Kemudian Khalifah Taimiyah ingin menyelesaikan perbincangan ini. "Panglima Jenderal Asrul, kelihatannya engkau begitu kelelahan. Sebaiknya engkau beristirahat sekarang."
Asrul langsung pamit kepada Khalifah Taimiyah. Tangan Siti Adawiyah digandengnya untuk memberikan kesan kepada semua bahwa Siti Adawiyah adalah satu-satunya orang yang terpenting baginya.
Setibanya di kediaman Asrul, Siti Adawiyah langsung mempersiapkan pengobatan untuk Asrul.
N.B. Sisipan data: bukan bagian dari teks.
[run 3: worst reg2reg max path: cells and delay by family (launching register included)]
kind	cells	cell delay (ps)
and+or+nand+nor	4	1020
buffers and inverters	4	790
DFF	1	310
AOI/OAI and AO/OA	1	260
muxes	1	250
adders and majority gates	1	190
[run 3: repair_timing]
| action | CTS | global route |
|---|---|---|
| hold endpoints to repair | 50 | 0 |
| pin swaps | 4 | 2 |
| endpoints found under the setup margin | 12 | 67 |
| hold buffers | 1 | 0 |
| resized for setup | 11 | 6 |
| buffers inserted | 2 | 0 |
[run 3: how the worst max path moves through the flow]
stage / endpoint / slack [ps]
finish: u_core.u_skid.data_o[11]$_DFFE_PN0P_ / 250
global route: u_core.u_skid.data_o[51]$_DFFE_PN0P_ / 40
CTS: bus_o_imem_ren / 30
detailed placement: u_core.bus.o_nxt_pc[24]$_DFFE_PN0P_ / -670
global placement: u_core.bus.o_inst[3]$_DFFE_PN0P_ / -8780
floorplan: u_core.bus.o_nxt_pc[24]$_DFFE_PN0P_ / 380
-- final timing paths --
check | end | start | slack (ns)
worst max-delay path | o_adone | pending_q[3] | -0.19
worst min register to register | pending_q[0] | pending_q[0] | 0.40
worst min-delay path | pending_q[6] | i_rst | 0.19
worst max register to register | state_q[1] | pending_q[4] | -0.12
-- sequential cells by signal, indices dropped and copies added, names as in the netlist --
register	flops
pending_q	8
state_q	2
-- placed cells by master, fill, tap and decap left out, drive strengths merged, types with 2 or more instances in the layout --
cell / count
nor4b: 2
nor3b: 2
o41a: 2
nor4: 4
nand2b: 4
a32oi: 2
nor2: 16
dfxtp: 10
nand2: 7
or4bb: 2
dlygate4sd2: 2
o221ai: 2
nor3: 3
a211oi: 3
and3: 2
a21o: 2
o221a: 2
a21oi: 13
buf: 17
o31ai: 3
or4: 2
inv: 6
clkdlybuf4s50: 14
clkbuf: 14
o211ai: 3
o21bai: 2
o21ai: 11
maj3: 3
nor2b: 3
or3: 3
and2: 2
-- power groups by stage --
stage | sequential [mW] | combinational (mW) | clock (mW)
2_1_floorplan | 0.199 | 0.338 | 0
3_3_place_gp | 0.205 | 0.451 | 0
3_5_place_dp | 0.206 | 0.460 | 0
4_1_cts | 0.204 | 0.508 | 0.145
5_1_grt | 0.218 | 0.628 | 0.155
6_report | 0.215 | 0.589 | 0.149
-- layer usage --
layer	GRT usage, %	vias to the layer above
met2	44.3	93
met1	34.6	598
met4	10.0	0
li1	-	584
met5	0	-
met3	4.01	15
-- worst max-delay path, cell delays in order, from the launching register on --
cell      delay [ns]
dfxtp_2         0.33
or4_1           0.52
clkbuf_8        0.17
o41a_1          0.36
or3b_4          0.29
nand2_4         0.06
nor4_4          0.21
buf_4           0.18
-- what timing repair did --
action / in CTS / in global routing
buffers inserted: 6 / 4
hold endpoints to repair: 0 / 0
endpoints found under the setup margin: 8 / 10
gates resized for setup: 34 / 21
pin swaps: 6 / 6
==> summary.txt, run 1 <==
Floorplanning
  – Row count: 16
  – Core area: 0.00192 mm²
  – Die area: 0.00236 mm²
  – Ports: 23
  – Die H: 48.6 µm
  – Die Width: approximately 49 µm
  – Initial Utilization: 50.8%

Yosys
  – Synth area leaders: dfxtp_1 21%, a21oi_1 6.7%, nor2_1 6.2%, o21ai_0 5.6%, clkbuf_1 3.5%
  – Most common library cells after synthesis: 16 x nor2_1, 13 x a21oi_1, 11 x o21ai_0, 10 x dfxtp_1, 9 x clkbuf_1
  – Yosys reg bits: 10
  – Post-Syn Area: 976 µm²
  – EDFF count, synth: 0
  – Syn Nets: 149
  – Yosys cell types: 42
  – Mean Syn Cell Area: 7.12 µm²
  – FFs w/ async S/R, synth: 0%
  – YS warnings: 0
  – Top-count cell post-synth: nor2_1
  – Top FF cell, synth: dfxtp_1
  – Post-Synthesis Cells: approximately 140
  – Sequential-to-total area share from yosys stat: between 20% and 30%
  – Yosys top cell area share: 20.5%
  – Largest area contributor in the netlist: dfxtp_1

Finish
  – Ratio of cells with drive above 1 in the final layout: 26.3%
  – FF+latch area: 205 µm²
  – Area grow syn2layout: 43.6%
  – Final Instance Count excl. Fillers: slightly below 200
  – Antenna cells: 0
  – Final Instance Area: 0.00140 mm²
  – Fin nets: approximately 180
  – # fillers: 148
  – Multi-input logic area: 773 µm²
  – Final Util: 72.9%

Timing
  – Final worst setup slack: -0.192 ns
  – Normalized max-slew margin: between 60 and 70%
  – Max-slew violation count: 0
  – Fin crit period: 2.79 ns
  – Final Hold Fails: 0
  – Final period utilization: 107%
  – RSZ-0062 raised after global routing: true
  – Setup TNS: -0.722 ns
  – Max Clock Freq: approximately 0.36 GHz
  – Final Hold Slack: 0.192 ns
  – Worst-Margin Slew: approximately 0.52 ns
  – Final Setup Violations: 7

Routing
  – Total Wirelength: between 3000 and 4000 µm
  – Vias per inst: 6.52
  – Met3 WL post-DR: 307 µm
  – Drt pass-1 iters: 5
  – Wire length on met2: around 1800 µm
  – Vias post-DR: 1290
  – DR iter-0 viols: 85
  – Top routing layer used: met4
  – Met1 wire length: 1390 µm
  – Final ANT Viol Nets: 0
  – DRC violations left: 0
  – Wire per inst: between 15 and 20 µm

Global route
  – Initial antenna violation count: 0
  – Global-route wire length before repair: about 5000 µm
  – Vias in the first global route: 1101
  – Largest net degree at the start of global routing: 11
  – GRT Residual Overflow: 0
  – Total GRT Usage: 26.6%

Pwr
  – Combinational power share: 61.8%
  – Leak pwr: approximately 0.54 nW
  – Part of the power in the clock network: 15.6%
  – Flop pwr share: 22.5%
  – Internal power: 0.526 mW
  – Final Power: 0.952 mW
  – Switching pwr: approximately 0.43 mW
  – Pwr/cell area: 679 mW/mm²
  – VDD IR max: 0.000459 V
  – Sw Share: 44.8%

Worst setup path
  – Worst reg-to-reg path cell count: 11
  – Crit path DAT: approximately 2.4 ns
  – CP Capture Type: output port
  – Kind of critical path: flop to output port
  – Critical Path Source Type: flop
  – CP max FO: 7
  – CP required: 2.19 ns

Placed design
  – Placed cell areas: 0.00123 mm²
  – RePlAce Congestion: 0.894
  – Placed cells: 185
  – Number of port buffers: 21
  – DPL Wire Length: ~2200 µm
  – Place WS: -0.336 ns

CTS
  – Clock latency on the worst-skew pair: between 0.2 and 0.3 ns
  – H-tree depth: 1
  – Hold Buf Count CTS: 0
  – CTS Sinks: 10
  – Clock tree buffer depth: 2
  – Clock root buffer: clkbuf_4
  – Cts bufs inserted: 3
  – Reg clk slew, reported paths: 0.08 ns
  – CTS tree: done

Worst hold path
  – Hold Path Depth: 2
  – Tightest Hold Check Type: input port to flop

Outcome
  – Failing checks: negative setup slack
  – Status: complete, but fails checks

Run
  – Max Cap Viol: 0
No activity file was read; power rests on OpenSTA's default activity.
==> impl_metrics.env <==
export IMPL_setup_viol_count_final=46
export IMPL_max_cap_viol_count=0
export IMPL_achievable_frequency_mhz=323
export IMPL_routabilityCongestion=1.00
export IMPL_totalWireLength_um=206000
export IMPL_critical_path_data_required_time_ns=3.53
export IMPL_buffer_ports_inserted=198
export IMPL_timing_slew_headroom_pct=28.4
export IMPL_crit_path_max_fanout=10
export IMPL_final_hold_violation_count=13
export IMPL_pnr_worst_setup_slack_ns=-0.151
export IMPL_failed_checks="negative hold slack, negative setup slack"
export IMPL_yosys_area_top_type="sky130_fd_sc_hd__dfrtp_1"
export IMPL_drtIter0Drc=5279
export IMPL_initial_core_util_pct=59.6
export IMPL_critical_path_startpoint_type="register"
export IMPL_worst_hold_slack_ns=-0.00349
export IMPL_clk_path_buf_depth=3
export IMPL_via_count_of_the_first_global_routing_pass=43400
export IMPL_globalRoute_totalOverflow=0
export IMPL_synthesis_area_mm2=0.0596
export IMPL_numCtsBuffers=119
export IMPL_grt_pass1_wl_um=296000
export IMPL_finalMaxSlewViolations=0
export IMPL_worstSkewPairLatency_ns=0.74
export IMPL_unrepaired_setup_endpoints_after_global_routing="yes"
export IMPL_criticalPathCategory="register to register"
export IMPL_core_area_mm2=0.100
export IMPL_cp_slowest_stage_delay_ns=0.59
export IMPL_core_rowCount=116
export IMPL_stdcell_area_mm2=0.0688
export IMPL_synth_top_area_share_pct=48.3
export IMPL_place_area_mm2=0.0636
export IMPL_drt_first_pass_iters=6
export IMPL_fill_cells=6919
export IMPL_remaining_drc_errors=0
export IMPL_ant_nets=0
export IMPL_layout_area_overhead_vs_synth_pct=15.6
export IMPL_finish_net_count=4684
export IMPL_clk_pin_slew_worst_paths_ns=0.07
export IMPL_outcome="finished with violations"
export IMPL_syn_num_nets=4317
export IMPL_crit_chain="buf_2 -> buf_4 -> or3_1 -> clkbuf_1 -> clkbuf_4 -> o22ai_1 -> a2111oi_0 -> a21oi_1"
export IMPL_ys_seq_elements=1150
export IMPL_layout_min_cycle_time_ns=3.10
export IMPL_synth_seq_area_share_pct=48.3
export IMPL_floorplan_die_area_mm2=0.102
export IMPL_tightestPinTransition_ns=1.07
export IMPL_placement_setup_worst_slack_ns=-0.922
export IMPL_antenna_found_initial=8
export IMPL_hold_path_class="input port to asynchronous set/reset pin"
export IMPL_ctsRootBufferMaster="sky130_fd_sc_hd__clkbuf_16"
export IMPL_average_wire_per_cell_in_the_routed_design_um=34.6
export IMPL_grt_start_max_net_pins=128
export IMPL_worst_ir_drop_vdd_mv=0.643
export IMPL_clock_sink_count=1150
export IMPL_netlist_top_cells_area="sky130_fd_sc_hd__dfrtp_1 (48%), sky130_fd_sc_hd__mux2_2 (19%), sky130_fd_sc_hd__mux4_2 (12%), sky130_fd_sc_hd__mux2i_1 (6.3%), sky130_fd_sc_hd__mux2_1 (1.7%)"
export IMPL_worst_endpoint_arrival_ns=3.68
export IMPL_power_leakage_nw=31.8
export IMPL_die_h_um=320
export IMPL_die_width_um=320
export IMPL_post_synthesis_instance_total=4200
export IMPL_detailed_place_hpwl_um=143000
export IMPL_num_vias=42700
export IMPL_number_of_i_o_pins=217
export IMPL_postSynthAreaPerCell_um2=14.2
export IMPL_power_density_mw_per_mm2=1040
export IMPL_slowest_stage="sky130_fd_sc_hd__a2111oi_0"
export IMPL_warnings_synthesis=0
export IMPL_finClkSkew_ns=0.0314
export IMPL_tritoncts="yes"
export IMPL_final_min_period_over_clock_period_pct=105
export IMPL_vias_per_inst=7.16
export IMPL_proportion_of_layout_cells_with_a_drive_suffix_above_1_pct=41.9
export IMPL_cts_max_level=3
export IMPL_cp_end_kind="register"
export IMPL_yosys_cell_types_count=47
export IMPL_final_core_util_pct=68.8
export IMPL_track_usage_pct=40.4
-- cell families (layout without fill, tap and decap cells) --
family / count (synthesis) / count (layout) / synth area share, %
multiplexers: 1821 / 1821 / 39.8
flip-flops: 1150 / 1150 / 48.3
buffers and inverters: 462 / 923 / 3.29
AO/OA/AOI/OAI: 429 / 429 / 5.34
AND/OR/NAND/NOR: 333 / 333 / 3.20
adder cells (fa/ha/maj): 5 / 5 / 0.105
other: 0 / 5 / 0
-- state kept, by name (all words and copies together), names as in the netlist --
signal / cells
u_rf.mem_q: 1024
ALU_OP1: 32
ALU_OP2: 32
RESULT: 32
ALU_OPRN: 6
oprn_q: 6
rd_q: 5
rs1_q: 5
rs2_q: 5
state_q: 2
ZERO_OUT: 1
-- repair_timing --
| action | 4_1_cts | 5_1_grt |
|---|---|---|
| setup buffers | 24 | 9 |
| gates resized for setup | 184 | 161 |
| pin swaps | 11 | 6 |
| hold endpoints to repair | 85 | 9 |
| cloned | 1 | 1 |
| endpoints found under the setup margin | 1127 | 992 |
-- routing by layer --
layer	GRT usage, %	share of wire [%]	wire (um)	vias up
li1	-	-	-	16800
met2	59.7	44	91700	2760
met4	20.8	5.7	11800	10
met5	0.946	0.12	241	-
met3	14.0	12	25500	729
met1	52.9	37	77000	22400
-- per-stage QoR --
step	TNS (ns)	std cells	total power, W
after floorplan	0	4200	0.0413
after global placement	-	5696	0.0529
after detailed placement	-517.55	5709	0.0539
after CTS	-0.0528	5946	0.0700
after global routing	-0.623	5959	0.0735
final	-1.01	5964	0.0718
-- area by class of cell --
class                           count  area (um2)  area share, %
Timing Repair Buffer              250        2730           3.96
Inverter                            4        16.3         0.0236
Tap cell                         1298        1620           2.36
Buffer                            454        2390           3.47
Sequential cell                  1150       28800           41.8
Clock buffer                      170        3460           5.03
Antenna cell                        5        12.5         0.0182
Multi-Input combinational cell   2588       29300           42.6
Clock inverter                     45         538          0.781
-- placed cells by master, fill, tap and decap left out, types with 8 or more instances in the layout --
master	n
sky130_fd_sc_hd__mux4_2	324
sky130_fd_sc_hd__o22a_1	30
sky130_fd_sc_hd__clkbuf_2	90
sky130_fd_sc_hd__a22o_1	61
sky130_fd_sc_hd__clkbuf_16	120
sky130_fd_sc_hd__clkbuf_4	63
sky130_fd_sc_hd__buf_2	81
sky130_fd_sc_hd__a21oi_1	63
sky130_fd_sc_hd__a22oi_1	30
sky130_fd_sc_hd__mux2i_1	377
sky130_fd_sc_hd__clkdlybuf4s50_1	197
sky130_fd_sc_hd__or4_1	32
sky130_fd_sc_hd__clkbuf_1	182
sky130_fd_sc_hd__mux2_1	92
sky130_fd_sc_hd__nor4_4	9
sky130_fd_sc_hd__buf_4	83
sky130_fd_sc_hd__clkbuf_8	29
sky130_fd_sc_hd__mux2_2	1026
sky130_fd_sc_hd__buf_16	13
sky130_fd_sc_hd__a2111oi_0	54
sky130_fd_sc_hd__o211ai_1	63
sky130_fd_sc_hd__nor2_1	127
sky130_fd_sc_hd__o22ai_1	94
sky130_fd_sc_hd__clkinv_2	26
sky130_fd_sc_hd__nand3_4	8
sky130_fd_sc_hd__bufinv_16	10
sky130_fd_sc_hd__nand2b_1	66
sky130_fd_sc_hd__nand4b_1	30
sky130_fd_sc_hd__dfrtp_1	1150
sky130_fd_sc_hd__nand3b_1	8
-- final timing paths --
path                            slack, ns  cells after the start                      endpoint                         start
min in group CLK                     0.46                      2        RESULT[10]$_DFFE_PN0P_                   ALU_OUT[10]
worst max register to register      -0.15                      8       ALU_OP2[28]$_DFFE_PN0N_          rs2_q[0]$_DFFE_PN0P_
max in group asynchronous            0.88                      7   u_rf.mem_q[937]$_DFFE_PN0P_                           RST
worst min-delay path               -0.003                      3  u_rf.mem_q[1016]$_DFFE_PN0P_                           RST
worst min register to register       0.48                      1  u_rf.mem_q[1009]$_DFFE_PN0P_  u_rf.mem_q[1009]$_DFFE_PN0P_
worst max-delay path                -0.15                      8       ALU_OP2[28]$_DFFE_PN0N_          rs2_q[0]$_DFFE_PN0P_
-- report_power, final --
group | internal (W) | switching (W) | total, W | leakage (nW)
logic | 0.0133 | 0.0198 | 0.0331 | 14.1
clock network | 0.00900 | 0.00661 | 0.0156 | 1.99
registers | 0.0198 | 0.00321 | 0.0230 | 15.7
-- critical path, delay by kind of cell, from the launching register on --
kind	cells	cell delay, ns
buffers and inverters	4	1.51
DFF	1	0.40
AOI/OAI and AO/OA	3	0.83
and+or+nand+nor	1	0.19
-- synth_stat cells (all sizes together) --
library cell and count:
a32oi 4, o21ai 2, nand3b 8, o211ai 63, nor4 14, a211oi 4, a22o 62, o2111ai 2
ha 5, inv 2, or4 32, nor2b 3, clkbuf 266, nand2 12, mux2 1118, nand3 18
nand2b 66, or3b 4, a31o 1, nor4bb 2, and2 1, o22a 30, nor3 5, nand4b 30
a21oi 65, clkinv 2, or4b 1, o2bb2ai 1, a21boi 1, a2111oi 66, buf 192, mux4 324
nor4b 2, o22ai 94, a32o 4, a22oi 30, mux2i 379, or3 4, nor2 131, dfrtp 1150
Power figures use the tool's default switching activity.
===== src/flat_wrapper.sv =====
// flat-port wrapper written by rule: the top's interface ports become plain ports
module sequence_generator_flat 
#(
  parameter int WIDTH = 16,
  parameter int CNT_W = 8
)
  (clk, reset, bus_load_valid, bus_data_in, bus_load_ready, bus_X, bus_x_valid, bus_busy, bus_done, bus_expect_z, bus_match_cnt);
  sequence_generator_if #(.WIDTH(WIDTH), .CNT_W(CNT_W)) bus_i ();
  input logic clk;
  input logic reset;
  input wire logic [$bits(bus_i.load_valid)-1:0] bus_load_valid;
  input wire logic [$bits(bus_i.data_in)-1:0] bus_data_in;
  output wire logic [$bits(bus_i.load_ready)-1:0] bus_load_ready;
  output wire logic [$bits(bus_i.X)-1:0] bus_X;
  output wire logic [$bits(bus_i.x_valid)-1:0] bus_x_valid;
  output wire logic [$bits(bus_i.busy)-1:0] bus_busy;
  output wire logic [$bits(bus_i.done)-1:0] bus_done;
  output wire logic [$bits(bus_i.expect_z)-1:0] bus_expect_z;
  output wire logic [$bits(bus_i.match_cnt)-1:0] bus_match_cnt;
  assign bus_i.load_valid = bus_load_valid;
  assign bus_i.data_in = bus_data_in;
  assign bus_load_ready = bus_i.load_ready;
  assign bus_X = bus_i.X;
  assign bus_x_valid = bus_i.x_valid;
  assign bus_busy = bus_i.busy;
  assign bus_done = bus_i.done;
  assign bus_expect_z = bus_i.expect_z;
  assign bus_match_cnt = bus_i.match_cnt;
  sequence_generator #(.WIDTH(WIDTH), .CNT_W(CNT_W)) u_core (.clk(clk), .reset(reset), .bus(bus_i));
endmodule
### src/rtl/ae18_rstk.sv
// AE18 return-stack controller: owns STKPTR, drives the external asynchronous
// stack RAM, presents TOS combinationally and tracks overflow/underflow faults.
module ae18_rstk #(
  parameter int unsigned ISIZ = 24,
  parameter int unsigned SSIZ = 5
) (
  input  logic            clk,
  input  logic            rst_n,
  input  logic            push,
  input  logic            pop,
  input  logic [ISIZ-1:0] pc_in,
  input  logic            tos_we,
  input  logic [ISIZ-1:0] tos_wdat,
  input  logic            ptr_we,
  input  logic [SSIZ-1:0] ptr_wdat,
  input  logic            flg_clr,
  input  logic            stvren,
  output logic [ISIZ-1:0] tos,
  output logic [SSIZ-1:0] stkptr,
  output logic            stkful,
  output logic            stkunf,
  output logic            stk_rst,
  output logic [ISIZ-1:0] m_wdat,
  output logic [SSIZ-1:0] m_wadr,
  output logic [SSIZ-1:0] m_radr,
  output logic            m_we,
  input  logic [ISIZ-1:0] m_rdat
);

  localparam logic [SSIZ-1:0] PtrMax = '1;
  localparam logic [SSIZ-1:0] PtrOne = {{(SSIZ-1){1'b0}}, 1'b1};

  typedef enum logic [2:0] {
    OP_IDLE,
    OP_PTR_WR,
    OP_PUSH,
    OP_REPLACE,
    OP_POP,
    OP_TOS_WR
  } op_e;

  logic [SSIZ-1:0] stkptr_q, stkptr_d;
  logic            stkful_q, stkful_d;
  logic            stkunf_q, stkunf_d;
  logic            stk_rst_q, stk_rst_d;

  logic            ptr_empty;
  logic            ptr_full;
  logic [SSIZ-1:0] ptr_inc;
  logic [SSIZ-1:0] ptr_dec;
  op_e             op;
  logic            ovf_evt;
  logic            unf_evt;
  logic            we_raw;

  assign ptr_empty = (stkptr_q == '0);
  assign ptr_full  = (stkptr_q == PtrMax);
  assign ptr_inc   = stkptr_q + PtrOne;
  assign ptr_dec   = stkptr_q - PtrOne;

  // Command decode; push+pop on an empty stack degenerates to a plain push.
  always_comb begin
    op = OP_IDLE;
    if (ptr_we) begin
      op = OP_PTR_WR;
    end else if (push && pop && !ptr_empty) begin
      op = OP_REPLACE;
    end else if (push) begin
      op = OP_PUSH;
    end else if (pop) begin
      op = OP_POP;
    end else if (tos_we) begin
      op = OP_TOS_WR;
    end
  end

  always_comb begin
    stkptr_d = stkptr_q;
    we_raw   = 1'b0;
    m_wadr   = ptr_inc;
    m_wdat   = pc_in;
    ovf_evt  = 1'b0;
    unf_evt  = 1'b0;
    unique case (op)
      OP_PTR_WR: begin
        stkptr_d = ptr_wdat;
      end
      OP_PUSH: begin
        if (ptr_full) begin
          ovf_evt = 1'b1;
        end else begin
          we_raw   = 1'b1;
          stkptr_d = ptr_inc;
        end
      end
      OP_REPLACE: begin
        we_raw = 1'b1;
        m_wadr = stkptr_q;
      end
      OP_POP: begin
        if (ptr_empty) begin
          unf_evt = 1'b1;
        end else begin
          stkptr_d = ptr_dec;
        end
      end
      OP_TOS_WR: begin
        if (!ptr_empty) begin
          we_raw = 1'b1;
          m_wadr = stkptr_q;
          m_wdat = tos_wdat;
        end
      end
      default: begin
      end
    endcase
  end

  // A fault raised this cycle takes precedence over a simultaneous flag clear.
  always_comb begin
    stkful_d  = stkful_q;
    stkunf_d  = stkunf_q;
    if (flg_clr) begin
      stkful_d = 1'b0;
      stkunf_d = 1'b0;
    end
    if (ovf_evt) stkful_d = 1'b1;
    if (unf_evt) stkunf_d = 1'b1;
    stk_rst_d = (ovf_evt || unf_evt) && stvren;
  end

  always_ff @(posedge clk) begin
    if (!rst_n) begin
      stkptr_q  <= '0;
      stkful_q  <= 1'b0;
      stkunf_q  <= 1'b0;
      stk_rst_q <= 1'b0;
    end else begin
      stkptr_q  <= stkptr_d;
      stkful_q  <= stkful_d;
      stkunf_q  <= stkunf_d;
      stk_rst_q <= stk_rst_d;
    end
  end

  assign m_we    = we_raw && rst_n;
  assign m_radr  = stkptr_q;
  assign tos     = ptr_empty ? '0 : m_rdat;
  assign stkptr  = stkptr_q;
  assign stkful  = stkful_q;
  assign stkunf  = stkunf_q;
  assign stk_rst = stk_rst_q;

endmodule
Dimulai dengan menyalakan batu Bara, membersihkan tangan Asrul dari luka bekas serangan Jarum Penusuk Jantung, dan Siti Adawiyah menyiapkan secangkir teh hangat untuk segera diminum oleh Asrul.
Setiap saat Siti Adawiyah tidak berhenti mengoceh yang tentu saja sembari melakukan kesibukannya merawat Asrul.
"Panglima, ini penghangat untuk tanganmu."
Asrul menyambutnya dan berkata. "Terimakasih untuk hari ini."
Siti Adawiyah menjawabnya. "Untuk apa Panglima berterimakasih kepadaku? Tahukah Panglima bahwa tadi saat kita pulang dan Panglima memegang tanganku, aku menjadi sorotan banyak orang."